چكيده لاتين
Abstract
In this study, the photophysical and optoelectronic properties of different organic and inorganic compounds have been investigated with a focus on emission mechanisms, phosphorescence, and singlet–triplet inversion (IST), using density functional theory (DFT), time-dependent DFT (TD-DFT), and ab initio quantum chemical methods to assess their potential applicability in organic light-emitting diodes (OLEDs).
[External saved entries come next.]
<file path="src/rtl/pixart_pkg.sv">
// pixart_pkg: shared constants, state encoding and init table for the Pixart camera sequencer
package pixart_pkg;
    localparam logic [3:0] S_PWRUP      = 4'd0;
    localparam logic [3:0] S_WAIT_START = 4'd1;
    localparam logic [3:0] S_INIT_REQ   = 4'd2;
    localparam logic [3:0] S_INIT_WAIT  = 4'd3;
    localparam logic [3:0] S_INIT_GAP   = 4'd4;
    localparam logic [3:0] S_POLL_REQ   = 4'd5;
    localparam logic [3:0] S_POLL_WAIT  = 4'd6;
    localparam logic [3:0] S_POLL_GAP   = 4'd7;
    localparam logic [3:0] S_ERROR      = 4'd8;
    localparam logic [7:0] POLL_REG     = 8'h36;
    localparam logic [4:0] POLL_LEN     = 5'd4;
    localparam logic [9:0] NO_BLOB      = 10'd1023;
    localparam int         INIT_LEN     = 6;
    typedef struct packed {
        logic [7:0] rg;
        logic [7:0] data;
    } init_t;
    // entry 0 is the rightmost word
    localparam init_t [INIT_LEN-1:0] INIT_TABLE = {
        16'h3333, 16'h1A40, 16'h08C0, 16'h0690, 16'h3008, 16'h3001
    };
    function automatic init_t init_entry(input logic [2:0] idx);
        return INIT_TABLE[idx];
    endfunction
endpackage

</file>
<file path="src/rtl/pixart_blob_decode.sv">
// pixart_blob_decode: captures the four poll bytes and decodes blob 1 position
module pixart_blob_decode
    import pixart_pkg::*;
(
    input  logic       clk,
    input  logic       reset_n,
    input  logic       i_en,
    input  logic       i_rx_valid,
    input  logic [7:0] i_rx_data,
    output logic [4:0] o_count,
    output logic [9:0] o_x,
    output logic [9:0] o_y,
    output logic       o_no_blob
);
    logic [4:0] r_cnt;
    logic [7:0] r_xlo, r_ylo, r_s;
    logic [7:0] w_xlo, w_ylo, w_s;
    logic       w_take;
    // decode from next-state bytes so a byte arriving with txn_done is already included
    always_comb begin
        w_take    = i_en && i_rx_valid && r_cnt != POLL_LEN;
        o_count   = r_cnt + {4'd0, w_take};
        w_xlo     = (w_take && r_cnt == 5'd1) ? i_rx_data : r_xlo;
        w_ylo     = (w_take && r_cnt == 5'd2) ? i_rx_data : r_ylo;
        w_s       = (w_take && r_cnt == 5'd3) ? i_rx_data : r_s;
        o_x       = {w_s[5:4], w_xlo};
        o_y       = {w_s[7:6], w_ylo};
        o_no_blob = o_x == NO_BLOB && o_y == NO_BLOB;
    end
    // byte counter restarts whenever no poll read is in flight
    always_ff @(posedge clk) begin
        if (!reset_n) begin
            r_cnt <= '0;
            r_xlo <= '0;
            r_ylo <= '0;
            r_s   <= '0;
        end else begin
            r_cnt <= i_en ? o_count : '0;
            r_xlo <= w_xlo;
            r_ylo <= w_ylo;
            r_s   <= w_s;
        end
    end
endmodule

</file>
<file path="src/rtl/pixart_seq.sv">
// pixart_seq: init-then-poll sequencer for the Pixart IR camera over a transaction-level I2C master
module pixart_seq
    import pixart_pkg::*;
#(
    parameter logic [6:0] DEV_ADDR       = 7'h58,
    parameter int          POWERUP_CYCLES = 1000,
    parameter int          GAP_CYCLES     = 100,
    parameter int          POLL_CYCLES    = 2000,
    parameter int          MAX_RETRY      = 3
) (
    input  logic       clk,
    input  logic       reset_n,
    input  logic       start,
    output logic       txn_valid,
    input  logic       txn_ready,
    output logic       txn_rw,
    output logic [6:0] txn_dev,
    output logic [7:0] txn_reg,
    output logic [7:0] txn_wdata,
    output logic [4:0] txn_rlen,
    input  logic [7:0] rx_data,
    input  logic       rx_valid,
    input  logic       txn_done,
    input  logic       txn_nack,
    output logic [9:0] x,
    output logic [9:0] y,
    output logic       xy_valid,
    output logic       blob_seen,
    output logic       init_done,
    output logic       error
);
    localparam logic [3:0] L_MAX_RETRY = 4'(MAX_RETRY);
    localparam logic [2:0] L_LAST      = 3'(INIT_LEN - 1);
    logic [3:0]  r_state;
    logic [15:0] r_cnt;
    logic [2:0]  r_idx;
    logic [3:0]  r_fail;
    logic        r_long;
    logic [9:0]  r_x, r_y;
    logic        r_xy_valid, r_blob, r_init_done;
    logic [15:0] w_lim;
    logic        w_cnt_end, w_init_req, w_poll_req, w_in_init, w_ok;
    logic [3:0]  w_fail;
    logic [4:0]  w_nbytes;
    logic [9:0]  w_dx, w_dy;
    logic        w_no_blob;
    init_t       w_entry;
    pixart_blob_decode u_decode (
        .clk        (clk),
        .reset_n    (reset_n),
        .i_en       (r_state == S_POLL_WAIT),
        .i_rx_valid (rx_valid),
        .i_rx_data  (rx_data),
        .o_count    (w_nbytes),
        .o_x        (w_dx),
        .o_y        (w_dy),
        .o_no_blob  (w_no_blob)
    );
    // request fields are pure functions of state so they stay stable until accepted
    always_comb begin
        w_entry    = init_entry(r_idx);
        w_init_req = r_state == S_INIT_REQ;
        w_poll_req = r_state == S_POLL_REQ;
        w_in_init  = r_state == S_INIT_WAIT;
        w_ok       = !txn_nack && (w_in_init || w_nbytes == POLL_LEN);
        w_fail     = r_fail + 4'd1;
        w_lim      = (r_state == S_PWRUP) ? 16'(POWERUP_CYCLES)
                   : (r_state == S_POLL_GAP && r_long) ? 16'(POLL_CYCLES) : 16'(GAP_CYCLES);
        w_cnt_end  = r_cnt == w_lim - 16'd1;
    end
    assign txn_valid = w_init_req || w_poll_req;
    assign txn_rw    = w_poll_req;
    assign txn_dev   = DEV_ADDR;
    assign txn_reg   = w_init_req ? w_entry.rg : w_poll_req ? POLL_REG : 8'h00;
    assign txn_wdata = w_init_req ? w_entry.data : 8'h00;
    assign txn_rlen  = w_poll_req ? POLL_LEN : 5'd0;
    assign x         = r_x;
    assign y         = r_y;
    assign xy_valid  = r_xy_valid;
    assign blob_seen = r_blob;
    assign init_done = r_init_done;
    assign error     = r_state == S_ERROR;
    // sequencer: power-up wait, init table, periodic poll, failure retry and terminal error
    always_ff @(posedge clk) begin
        if (!reset_n) begin
            r_state     <= S_PWRUP;
            r_cnt       <= '0;
            r_idx       <= '0;
            r_fail      <= '0;
            r_long      <= 1'b0;
            r_x         <= '0;
            r_y         <= '0;
            r_xy_valid  <= 1'b0;
            r_blob      <= 1'b0;
            r_init_done <= 1'b0;
        end else begin
            r_xy_valid <= 1'b0;
            case (r_state)
                S_PWRUP, S_INIT_GAP, S_POLL_GAP: begin
                    r_cnt <= w_cnt_end ? '0 : r_cnt + 16'd1;
                    if (w_cnt_end)
                        r_state <= (r_state == S_PWRUP) ? S_WAIT_START
                                 : (r_state == S_POLL_GAP || r_init_done) ? S_POLL_REQ : S_INIT_REQ;
                end
                S_WAIT_START: if (start) r_state <= S_INIT_REQ;
                S_INIT_REQ:   if (txn_ready) r_state <= S_INIT_WAIT;
                S_POLL_REQ:   if (txn_ready) r_state <= S_POLL_WAIT;
                S_INIT_WAIT, S_POLL_WAIT: if (txn_done) begin
                    r_fail  <= w_ok ? '0 : w_fail;
                    r_long  <= w_ok;
                    r_state <= (!w_ok && w_fail == L_MAX_RETRY) ? S_ERROR
                             : w_in_init ? S_INIT_GAP : S_POLL_GAP;
                    if (w_in_init) begin
                        r_idx       <= !w_ok ? 3'd0 : (r_idx == L_LAST) ? r_idx : r_idx + 3'd1;
                        r_init_done <= r_init_done || (w_ok && r_idx == L_LAST);
                    end else if (w_ok) begin
                        r_blob <= !w_no_blob;
                        if (!w_no_blob) begin
                            r_x        <= w_dx;
                            r_y        <= w_dy;
                            r_xy_valid <= 1'b1;
                        end
                    end
                end
                default: ;
            endcase
        end
    end
endmodule

</file>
In the first sections, two series of platinum (II) complexes based on bidentate 2-phenylpyridine (ppy) and 7,8-benzoquinoline (bzq) ligands have been examined. Structural analysis revealed that these complexes maintain good geometric stability in the lowest triplet excited state (T1), and minor coordinate changes upon excitation minimize nonradiative energy loss. Simulated absorption spectra indicate that the electronic transitions are primarily of MLCT, ILCT, and LLCT character and show good agreement with experimental data. Analysis of the HOMO and LUMO orbitals demonstrate that their electron density distribution and proper overlap optimize charge transfer pathways and carrier mobility. Regarding emission, the phosphorescence spectra have been predicted in the green-to-red region, with the dominant transitions in most complexes being ³MLCT/³ILCT. High spin–orbit coupling (SOC) values and suitable singlet–triplet energy gaps facilitate intersystem crossing (ISC) and enhance phosphorescence quantum yields. These features, together with the favorable alignment of the complexes’ energy levels with common OLED materials, provide ideal conditions for efficient charge transport and suppression of energy back-transfer, highlighting the high potential of these complexes for high-efficiency OLED applications.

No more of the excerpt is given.